Note that this is still in testing, which means it hasn't been tested :P, but 
I'm
posting to see if you have time to give it a look before the holidays.

Having the need for a lock on the async queues is quite irritating, especially
when the structure needed for managing them is quite simple.

Therefore, lets do away the need for locks entirely.

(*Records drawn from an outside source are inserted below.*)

`config.mk`:
```
export PLATFORM = sky130hd
export DESIGN_NAME = fir_coeff_loader_flat
export DESIGN_NICKNAME = d
export VERILOG_FILES = /design/src/rtl/fir_coeff_loader_if.sv /design/src/rtl/fir_coeff_loader.sv /design/src/flat_wrapper.sv
export SDC_FILE = /design/constraint.sdc
export NUM_CORES = 1
export LEC_CHECK = 0
export ABC_AREA = 1
export BUFFER_PORTS_ARGS = -buffer_cell sky130_fd_sc_hd__buf_2
export CAP_MARGIN = 25
export CORE_ASPECT_RATIO = 1.25
export CORE_UTILIZATION = 50
export DETAILED_ROUTE_END_ITERATION = 16
export PLACE_DENSITY_LB_ADDON = 0.08
export SLEW_MARGIN = 40
export SYNTH_ARGS = -nofsm -noshare
export SYNTH_HDL_FRONTEND = slang
export SYNTH_SLANG_ARGS = --single-unit
```
`constraint.sdc`:
```
create_clock -name clk -period 1.82 [get_ports clk]
set_input_delay 0.182 -clock clk [delete_from_list [all_inputs] [get_ports clk]]
set_output_delay 0.182 -clock clk [all_outputs]
set_load 0.01 [all_outputs]
```
[src/rtl/rv_key_ctrl.sv]
// rv_key_ctrl -- debounced push-button peripheral with a press-capture
// interrupt.
//
// Register map (word index = data_addr_i[3:2]):
//   0x0 STATE  RO   debounced keys, active-high
//   0x4 EDGE   W1C  press-capture flags
//   0x8 IRQ_EN RW   per-key interrupt enable
//   0xC        --   reserved: reads 0, writes ignored
//
// Ports:
//   clk_i, arst_ni       clock and asynchronous active-low reset
//   key_ni[NUM_KEYS]     raw board keys, active-low, asynchronous
//   data_req_i/we_i/be_i/addr_i/wdata_i   bus request from the MMU
//   data_rvalid_o/rdata_o                 registered response, one cycle later
//   irq_o                registered OR of (EDGE & IRQ_EN)

package rv_pkg;
    parameter int          XLEN        = 32;
    parameter logic [31:0] ADDRESS_KEY = 32'h1000_7000;
endpackage

// Per-key synchronizer and debouncer.
module rv_key_deb #(
    parameter int DEBOUNCE_CYCLES = 50000
) (
    input  logic clk_i,
    input  logic arst_ni,
    input  logic key_ni,
    output logic stable_o,
    output logic press_o
);
    localparam int            CW      = $clog2(DEBOUNCE_CYCLES);
    localparam logic [CW-1:0] CNT_MAX = CW'(DEBOUNCE_CYCLES - 1);

    logic [1:0]    r_sync;
    logic          r_stable;
    logic [CW-1:0] r_cnt;
    logic          w_synced;
    logic          w_accept;

    assign w_synced = r_sync[1];
    assign w_accept = (w_synced != r_stable) && (r_cnt == CNT_MAX);
    assign stable_o = r_stable;
    // Press is flagged on the same edge the stable value rises.
    assign press_o  = w_accept && w_synced;

    always_ff @(posedge clk_i or negedge arst_ni) begin
        if (!arst_ni) begin
            r_sync   <= '0;
            r_stable <= 1'b0;
            r_cnt    <= '0;
        end else begin
            // The inversion sits in front of the flops so that the reset
            // value 0 means "released"; otherwise a released key would look
            // pressed for two cycles after reset.
            r_sync <= {r_sync[0], ~key_ni};
            if (w_synced == r_stable) begin
                r_cnt <= '0;
            end else if (r_cnt == CNT_MAX) begin
                r_stable <= w_synced;
                r_cnt    <= '0;
            end else begin
                r_cnt <= r_cnt + 1'b1;
            end
        end
    end
endmodule

module rv_key_ctrl #(
    parameter int             XLEN            = rv_pkg::XLEN,
    parameter int             NUM_KEYS        = 4,
    parameter int             DEBOUNCE_CYCLES = 50000,
    parameter logic [XLEN-1:0] BASE_ADDR      = XLEN'(rv_pkg::ADDRESS_KEY)
) (
    input  logic                clk_i,
    input  logic                arst_ni,
    input  logic [NUM_KEYS-1:0] key_ni,
    input  logic                data_req_i,
    input  logic                data_we_i,
    input  logic [XLEN/8-1:0]   data_be_i,
    input  logic [XLEN-1:0]     data_addr_i,
    input  logic [XLEN-1:0]     data_wdata_i,
    output logic                data_rvalid_o,
    output logic [XLEN-1:0]     data_rdata_o,
    output logic                irq_o
);
    logic [NUM_KEYS-1:0] w_stable;
    logic [NUM_KEYS-1:0] w_press;
    logic [NUM_KEYS-1:0] w_clr;
    logic [NUM_KEYS-1:0] r_edge;
    logic [NUM_KEYS-1:0] r_irq_en;
    logic [XLEN-1:0]     w_rd;
    logic [XLEN-1:0]     r_rdata;
    logic                r_rvalid;
    logic                r_irq;
    logic                w_sel;
    logic                w_wr;
    logic [1:0]          w_idx;
    logic                w_unused;

    for (genvar k = 0; k < NUM_KEYS; k++) begin : g_key
        rv_key_deb #(.DEBOUNCE_CYCLES(DEBOUNCE_CYCLES)) u_deb (
            .clk_i   (clk_i),
            .arst_ni (arst_ni),
            .key_ni  (key_ni[k]),
            .stable_o(w_stable[k]),
            .press_o (w_press[k])
        );
    end

    assign w_sel = data_req_i && (data_addr_i[XLEN-1:4] == BASE_ADDR[XLEN-1:4]);
    assign w_idx = data_addr_i[3:2];
    // Only byte lane 0 carries register bits; without it a write is a no-op.
    assign w_wr  = w_sel && data_we_i && data_be_i[0];
    assign w_clr = (w_wr && w_idx == 2'd1) ? data_wdata_i[NUM_KEYS-1:0] : '0;

    always_comb begin
        w_rd = '0;
        case (w_idx)
            2'd0:    w_rd[NUM_KEYS-1:0] = w_stable;
            2'd1:    w_rd[NUM_KEYS-1:0] = r_edge;
            2'd2:    w_rd[NUM_KEYS-1:0] = r_irq_en;
            default: w_rd = '0;
        endcase
    end

    always_ff @(posedge clk_i or negedge arst_ni) begin
        if (!arst_ni) begin
            r_edge   <= '0;
            r_irq_en <= '0;
            r_rvalid <= 1'b0;
            r_rdata  <= '0;
            r_irq    <= 1'b0;
        end else begin
            // A press on the same edge as its W1C wins.
            r_edge   <= (r_edge & ~w_clr) | w_press;
            if (w_wr && w_idx == 2'd2)
                r_irq_en <= data_wdata_i[NUM_KEYS-1:0];
            r_rvalid <= w_sel;
            r_rdata  <= (w_sel && !data_we_i) ? w_rd : '0;
            r_irq    <= |(r_edge & r_irq_en);
        end
    end

    assign data_rvalid_o = r_rvalid;
    assign data_rdata_o  = r_rdata;
    assign irq_o         = r_irq;

    assign w_unused = ^{data_addr_i[1:0], data_be_i, data_wdata_i};
endmodule

[config.mk]
export PLATFORM = sky130hd
export DESIGN_NAME = rv_key_ctrl
export DESIGN_NICKNAME = d
export VERILOG_FILES = /design/src/rtl/rv_key_ctrl.sv
export SDC_FILE = /design/constraint.sdc
export NUM_CORES = 1
export LEC_CHECK = 0
export ABC_AREA = 1
export CORE_MARGIN = 2
export CORE_UTILIZATION = 25
export DETAILED_ROUTE_END_ITERATION = 16
export SYNTH_ARGS = -nofsm -noshare
export SYNTH_HDL_FRONTEND = slang
export SYNTH_HIERARCHICAL = 1
export SYNTH_SLANG_ARGS = --single-unit
[constraint.sdc]
create_clock -name clk_i -period 1.2 [get_ports clk_i]
set_clock_uncertainty 0.05 [all_clocks]
set_input_delay 0.24 -clock clk_i [delete_from_list [all_inputs] [get_ports clk_i]]
set_output_delay 0.24 -clock clk_i [all_outputs]
set_load 0.01 [all_outputs]
<file path="src/rtl/cpu_pkg.sv">
// ============================================================================
// Module      : cpu_pkg
// Description : Shared constants, instruction field layout and select type
//               for the operand-fetch stage.
// Revision    : 1.0 - initial release
// ============================================================================
`default_nettype none

package cpu_pkg;

    localparam int P_WIDTH = 16;
    localparam int P_NREGS = 8;
    localparam int P_OPW   = 5;
    localparam int P_AW    = $clog2(P_NREGS);
    localparam int P_SELW  = 2;

    // Instruction layout: {sel, rs2, rs1, rd, op} from MSB to LSB
    localparam int OP_LSB  = 0;
    localparam int RD_LSB  = 5;
    localparam int RS1_LSB = 8;
    localparam int RS2_LSB = 11;
    localparam int SEL_LSB = 14;

    // Encoding follows the input order of the downstream word selector
    typedef enum logic [P_SELW-1:0] {
        SEL_W0 = 2'd0,
        SEL_W1 = 2'd1,
        SEL_W2 = 2'd2,
        SEL_W3 = 2'd3
    } sel_t;

endpackage

`default_nettype wire

</file>
<file path="src/rtl/regfile.sv">
// ============================================================================
// Module      : regfile
// Description : Register file, two combinational read ports, one synchronous
//               write port. R0 reads as zero and ignores writes.
// Revision    : 1.0 - initial release
// ============================================================================
`default_nettype none

module regfile #(
    parameter int P_WIDTH = cpu_pkg::P_WIDTH,
    parameter int P_NREGS = cpu_pkg::P_NREGS,
    parameter int P_AW    = $clog2(P_NREGS)
) (
    input  logic               i_clk,
    input  logic               i_rst_n,
    input  logic               i_we,
    input  logic [P_AW-1:0]    i_waddr,
    input  logic [P_WIDTH-1:0] i_wdata,
    input  logic [P_AW-1:0]    i_raddr_a,
    output logic [P_WIDTH-1:0] o_rdata_a,
    input  logic [P_AW-1:0]    i_raddr_b,
    output logic [P_WIDTH-1:0] o_rdata_b
);

    logic [P_WIDTH-1:0] r_mem [0:P_NREGS-1];

    always_ff @(posedge i_clk or negedge i_rst_n) begin
        if (!i_rst_n) begin
            for (int i = 0; i < P_NREGS; i++) begin
                r_mem[i] <= '0;
            end
        end else if (i_we && (i_waddr != '0)) begin
            r_mem[i_waddr] <= i_wdata;
        end
    end

    assign o_rdata_a = (i_raddr_a == '0) ? '0 : r_mem[i_raddr_a];
    assign o_rdata_b = (i_raddr_b == '0) ? '0 : r_mem[i_raddr_b];

endmodule

`default_nettype wire

</file>
<file path="src/rtl/operand_fetch.sv">
// ============================================================================
// Module      : operand_fetch
// Description : Decode/operand-fetch pipeline stage with write-back bypass at
//               capture and write-back forwarding into a stalled bundle.
// Revision    : 1.0 - initial release
// ============================================================================
`default_nettype none

module operand_fetch
    import cpu_pkg::*;
#(
    parameter int P_WIDTH = cpu_pkg::P_WIDTH,
    parameter int P_NREGS = cpu_pkg::P_NREGS,
    parameter int P_OPW   = cpu_pkg::P_OPW
) (
    input  logic               i_clk,
    input  logic               i_rst_n,
    input  logic               i_valid,
    output logic               o_ready,
    input  logic [15:0]        i_instr,
    input  logic               i_wb_en,
    input  logic [2:0]         i_wb_addr,
    input  logic [P_WIDTH-1:0] i_wb_data,
    output logic               o_valid,
    input  logic               i_ready,
    output logic [P_OPW-1:0]   o_op,
    output logic [2:0]         o_rd,
    output logic [1:0]         o_sel,
    output logic [P_WIDTH-1:0] o_a,
    output logic [P_WIDTH-1:0] o_b
);

    localparam int c_AW = $clog2(P_NREGS);

    logic               r_valid;
    logic [P_OPW-1:0]   r_op;
    logic [c_AW-1:0]    r_rd;
    sel_t               r_sel;
    logic [c_AW-1:0]    r_rs1;
    logic [c_AW-1:0]    r_rs2;
    logic [P_WIDTH-1:0] r_a;
    logic [P_WIDTH-1:0] r_b;

    logic [P_OPW-1:0]   w_op;
    logic [c_AW-1:0]    w_rd;
    logic [c_AW-1:0]    w_rs1;
    logic [c_AW-1:0]    w_rs2;
    sel_t               w_sel;
    logic [P_WIDTH-1:0] w_rf_a;
    logic [P_WIDTH-1:0] w_rf_b;
    logic [P_WIDTH-1:0] w_cap_a;
    logic [P_WIDTH-1:0] w_cap_b;
    logic               w_accept;
    logic               w_hold;
    logic               w_hfwd_a;
    logic               w_hfwd_b;

    assign w_op  = i_instr[OP_LSB  +: P_OPW];
    assign w_rd  = i_instr[RD_LSB  +: c_AW];
    assign w_rs1 = i_instr[RS1_LSB +: c_AW];
    assign w_rs2 = i_instr[RS2_LSB +: c_AW];
    assign w_sel = sel_t'(i_instr[SEL_LSB +: P_SELW]);

    regfile #(
        .P_WIDTH (P_WIDTH),
        .P_NREGS (P_NREGS),
        .P_AW    (c_AW)
    ) u_regfile (
        .i_clk     (i_clk),
        .i_rst_n   (i_rst_n),
        .i_we      (i_wb_en),
        .i_waddr   (i_wb_addr),
        .i_wdata   (i_wb_data),
        .i_raddr_a (w_rs1),
        .o_rdata_a (w_rf_a),
        .i_raddr_b (w_rs2),
        .o_rdata_b (w_rf_b)
    );

    assign o_ready  = !r_valid || i_ready;
    assign w_accept = i_valid && o_ready;
    assign w_hold   = r_valid && !i_ready;

    // The register file has no internal bypass, so a same-cycle write is
    // picked up here instead of reading the stale entry.
    assign w_cap_a = (i_wb_en && (i_wb_addr == w_rs1) && (w_rs1 != '0)) ? i_wb_data : w_rf_a;
    assign w_cap_b = (i_wb_en && (i_wb_addr == w_rs2) && (w_rs2 != '0)) ? i_wb_data : w_rf_b;

    assign w_hfwd_a = w_hold && i_wb_en && (i_wb_addr == r_rs1) && (r_rs1 != '0);
    assign w_hfwd_b = w_hold && i_wb_en && (i_wb_addr == r_rs2) && (r_rs2 != '0);

    always_ff @(posedge i_clk or negedge i_rst_n) begin
        if (!i_rst_n) begin
            r_valid <= 1'b0;
            r_op    <= '0;
            r_rd    <= '0;
            r_sel   <= SEL_W0;
            r_rs1   <= '0;
            r_rs2   <= '0;
            r_a     <= '0;
            r_b     <= '0;
        end else begin
            r_valid <= w_accept || w_hold;
            if (w_accept) begin
                r_op  <= w_op;
                r_rd  <= w_rd;
                r_sel <= w_sel;
                r_rs1 <= w_rs1;
                r_rs2 <= w_rs2;
                r_a   <= w_cap_a;
                r_b   <= w_cap_b;
            end else begin
                if (w_hfwd_a) begin
                    r_a <= i_wb_data;
                end
                if (w_hfwd_b) begin
                    r_b <= i_wb_data;
                end
            end
        end
    end

    assign o_valid = r_valid;
    assign o_op    = r_op;
    assign o_rd    = r_rd;
    assign o_sel   = r_sel;
    assign o_a     = r_a;
    assign o_b     = r_b;

endmodule

`default_nettype wire

</file>
<file path="config.mk">
export PLATFORM = sky130hd
export DESIGN_NAME = operand_fetch
export DESIGN_NICKNAME = d
export VERILOG_FILES = /design/src/rtl/cpu_pkg.sv /design/src/rtl/regfile.sv /design/src/rtl/operand_fetch.sv
export SDC_FILE = /design/constraint.sdc
export NUM_CORES = 1
export LEC_CHECK = 0
export CAP_MARGIN = 10
export CORE_UTILIZATION = 45
export DETAILED_ROUTE_END_ITERATION = 6
export PLACE_DENSITY = 0.76
export SYNTH_ARGS = -nofsm -noshare
export SYNTH_HDL_FRONTEND = slang
export SYNTH_SLANG_ARGS = --single-unit
</file>
<file path="constraint.sdc">
create_clock -name i_clk -period 1.85 [get_ports i_clk]
set_input_delay 0.37 -clock i_clk [delete_from_list [all_inputs] [get_ports i_clk]]
set_output_delay 0.37 -clock i_clk [all_outputs]
set_load 0.005 [all_outputs]
</file>
# Word level (Yosys, flattened, before mapping)
# Index checks and enable logic that the tools add are counted.
dict set report totals {
  regBits 177
  inputBits 40
  elab_cells 70
}
dict set report classes {
  eq_ne 4
  n_bitwise 3
  mux 17
  magnitude_cmp 4
  reduce_logical 26
}
# cell n
set op_table {}
lappend op_table {{$mux 16} 13}
lappend op_table {{$bwmux 128} 1}
lappend op_table {{$bmux 16 s3} 2}
lappend op_table {{$demux 16 s3} 1}
lappend op_table {{$reduce_bool 3->1} 5}
lappend op_table {{$logic_and 1x1->1} 13}
lappend op_table {{$eq 3x3->1} 4}
lappend op_table {{$ge 4x4->1 const B} 3}
lappend op_table {{$not 3->4} 3}
lappend op_table {{$logic_not 3->1} 2}
lappend op_table {{$lt 4x1->1 const B} 1}
lappend op_table {{$reduce_bool 2->1} 2}
lappend op_table {{$logic_not 1->1} 2}
lappend op_table {{$logic_or 1x1->1} 2}

# Longest topological paths before layout
dict set report logic_depth {
  depth_word 7
  depth_mapped 7
}

# Cells and area by module
# From an unflattened synthesis, not the netlist that was laid out.
dict set report unflattened {
  hier_cells 672
  area_unflattened_um2 8607.0
}
# mod n_inst seq_area_each_um2 cells_each area_each_um2
set by_module_without_submodules {}
lappend by_module_without_submodules {regfile 1 2802.7 460 6264.8}
lappend by_module_without_submodules {operand_fetch 1 1226.2 212 2342.2}

# Least setup slack after synthesis
# No wires, ideal clock.
dict set report synth_timing {
  kind {input-to-reg}
  from {input port i_wb_addr[1]}
  to {register u_regfile.r_mem[101] (netlist bit)}
  t_required_ps 1725
  setup_ps 125
  n_path_buf 3
  stages 5
  arrival_ps 1649
  slack_ps 76
  cell_sequence {buf_4 > buf_4 > nor4b_4 > buf_4 > mux2_2}
}
dict set report synth_between {
  elab_chain_len 6
  elab_cells_between_ends 9
  cone_classes {2 x order compare; 3 x mux; 1 x bitwise; 3 x reduce/logical}
}
# element line
set synth_lines {}
lappend synth_lines {{from (decl)} operand_fetch.sv:22} ;# input logic [2:0] i_wb_addr,
lappend synth_lines {{$not 3->4 (implied by the code)} regfile.sv:33} ;# r_mem[i_waddr] <= i_wdata;
lappend synth_lines {{$ge 4x4->1 (implied by the code) or $lt 4x1->1 (tied branches)} regfile.sv:33}
lappend synth_lines {{$logic_and 1x1->1 (implied by the code)} regfile.sv:33}
lappend synth_lines {{$mux 16 (implied by the code)} regfile.sv:33}
lappend synth_lines {{$demux 16 s3} regfile.sv:33}
lappend synth_lines {{$bwmux 128} regfile.sv:33}
lappend synth_lines {{to (signal, indexed assignment)} regfile.sv:33}
lappend synth_lines {{to (decl)} regfile.sv:25} ;# logic [P_WIDTH-1:0] r_mem [0:P_NREGS-1];
# Parallel ways exist; a longest one is shown, timed or not.
# A chain may end at the register's enable or synchronous reset.

# Worst setup path after layout
dict set report layout_timing {
  from {input port i_wb_en}
  to {register u_regfile.r_mem[85] (netlist bit)}
}
dict set report layout_between {
  elab_chain_len 1
}
# element line
set layout_lines {}
lappend layout_lines {{from (decl)} operand_fetch.sv:21} ;# input logic i_wb_en,
lappend layout_lines {{$logic_and 1x1->1} regfile.sv:32} ;# end else if (i_we && (i_waddr != '0)) begin
# No other way between the ends.

==> summary.md <==
| Metric | Value |
|---|---|
| Run status | finished clean |
| Min-Delay Path Class | input pin to asynchronous set/reset pin |
| Cell variety after synth | 46 |
| Via Count | 6,725 |
| Fin crit period | 1.824 ns |
| GRT Total Usage | 24.99% |
| CP endpoint kind | register |
| CTS tree | done |
| Reg-to-Reg Start | o_valid |
| Synth Flop Type | dfrtp_1 |
| Drt first pass iters | 5 |
| Ys async rst share | 100.0% |
| H-tree depth | 4 |
| Final nets | 817 |
| Peak supply drop | 0.7430 mV |
| First-pass GRT wire length | 40,710 um |
| Vias in the first global route | 6,978 |
| IO Port Bufs | 83 |
| Worst relative slew slack | 69.71% |
| Synthesized instance count | 661 |
| Mapped Nets | 701 |
| Total Wirelength | 26,270 um |
| Core Rows | 53 |
| Dpl hpwl | 18,370 um |
| WP data arrival | 2.14 ns |
| Cell Area, Placed | 0.01128 mm2 |
| Clock root cell | clkbuf_16 |
| Pwr Density | 999.5 mW/mm2 |
| Clock Latency Late Sink | 0.43 ns |
| WP data required | 2.16 ns |
| Setup Skew | 0.005005 ns |
| Design Area, Final | 0.01207 mm2 |
| Final worst slack | 0.02552 ns |
| Reg area | 0.004429 mm2 |
| Post-Synth Adder-Cell Area | 0% |
| Clk buf depth | 2 |
| Initial antenna violation count | 0 |
| Filler cells | 1,596 |
| Dpl ws | -0.4571 ns |
| Hold slack | 0.3744 ns |
| Yosys warning total | 0 |
| Mapped cell area | 0.009620 mm2 |
| Leakage | 4.864 nW |
| Post-synthesis compound-gate area fraction | 9.884% |
| Final setup violation count | 0 |
| Yosys reg bits | 177 |
| Antenna Nets Post-Route | 0 |
| Fmax | 0.5481 GHz |
| Maxcap violations | 0 |
| Simple-gate portion of the synthesized area | 4.747% |
| Die height | 148.2 um |
| Remaining global-route overflow | 0 |
| Core area | 0.02102 mm2 |
| # clock sinks | 177 |
| Largest family of logic cells by synthesized area | multiplexers |
| Footprint of the multi-input gates | 0.004778 mm2 |
| Chip Width | 148.2 um |
| CP max FO | 10 |
| Starting Density | 45.77% |
| IO Count | 84 |
| Num CTS Buffers | 17 |
| Post-Synth XOR/XNOR Area | 0.7283% |
| Remaining DRCs | 0 |
| Syn_area_per_cell | 14.55 um2 |
| R2r setup slk | 0.09 ns |
| Cell count of the worst reg-to-reg path | 7 |
| Worst slew pin tran | 0.4530 ns |
| Layout cells sized above 1 | 48.48% |
| DR vias/cell | 6.315 |
| Post-synth EDFFs | 0 |
| Final antenna diode count | 0 |
| Final period util | 98.62% |
| Pin count of the biggest net entering global routing | 57 |
| Register area share after synthesis | 46.04% |
| Final slew viol count | 0 |
| Clock-pin transition on the worst setup and hold timing paths | 0.07 ns |
| Starting DRT DRC Count | 544 |
| Post-synthesis mux area share | 33.66% |
| Final GP Congestion | 0.9024 |
| Layout area overhead | 25.41% |
| Full die area | 0.02197 mm2 |
| FF-to-FF End | r_rs2[2] |
| Routed len/inst | 24.67 um |
| Hold Vio Cnt, Final | 0 |
| Startpoint types | input pin |
| Kind of critical path | input pin to register |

This patch makes the asyncqueue part of the device->openacc.async managed by 
lock-free
atomic operations; almost all of the complexity is contained in 
lookup_goacc_asyncqueue(),
so it should be not too complex. A descriptor and the queue array is 
allocated/exchanged
atomically when more storage is required, while in the common case a simple 
lookup is enough.
The fact that we manage asyncqueues by only expanding and never destroying 
asyncqueues
during the device lifetime also simplifies many things.

The current implementation may be not that optimized and clunky in some cases, 
but I think
this should be the way to implement what should be a fairly simple asyncqueue 
array and active
list. I'll update more on the status as testing proceeds.

(and about the other corners you noticed in the last mail, I'll get to that 
later...)

Thanks,
Chung-Lin







Sure, thanks.

Two comments, though:

--- libgomp/oacc-async.c        (revision 267226)
+++ libgomp/oacc-async.c        (working copy)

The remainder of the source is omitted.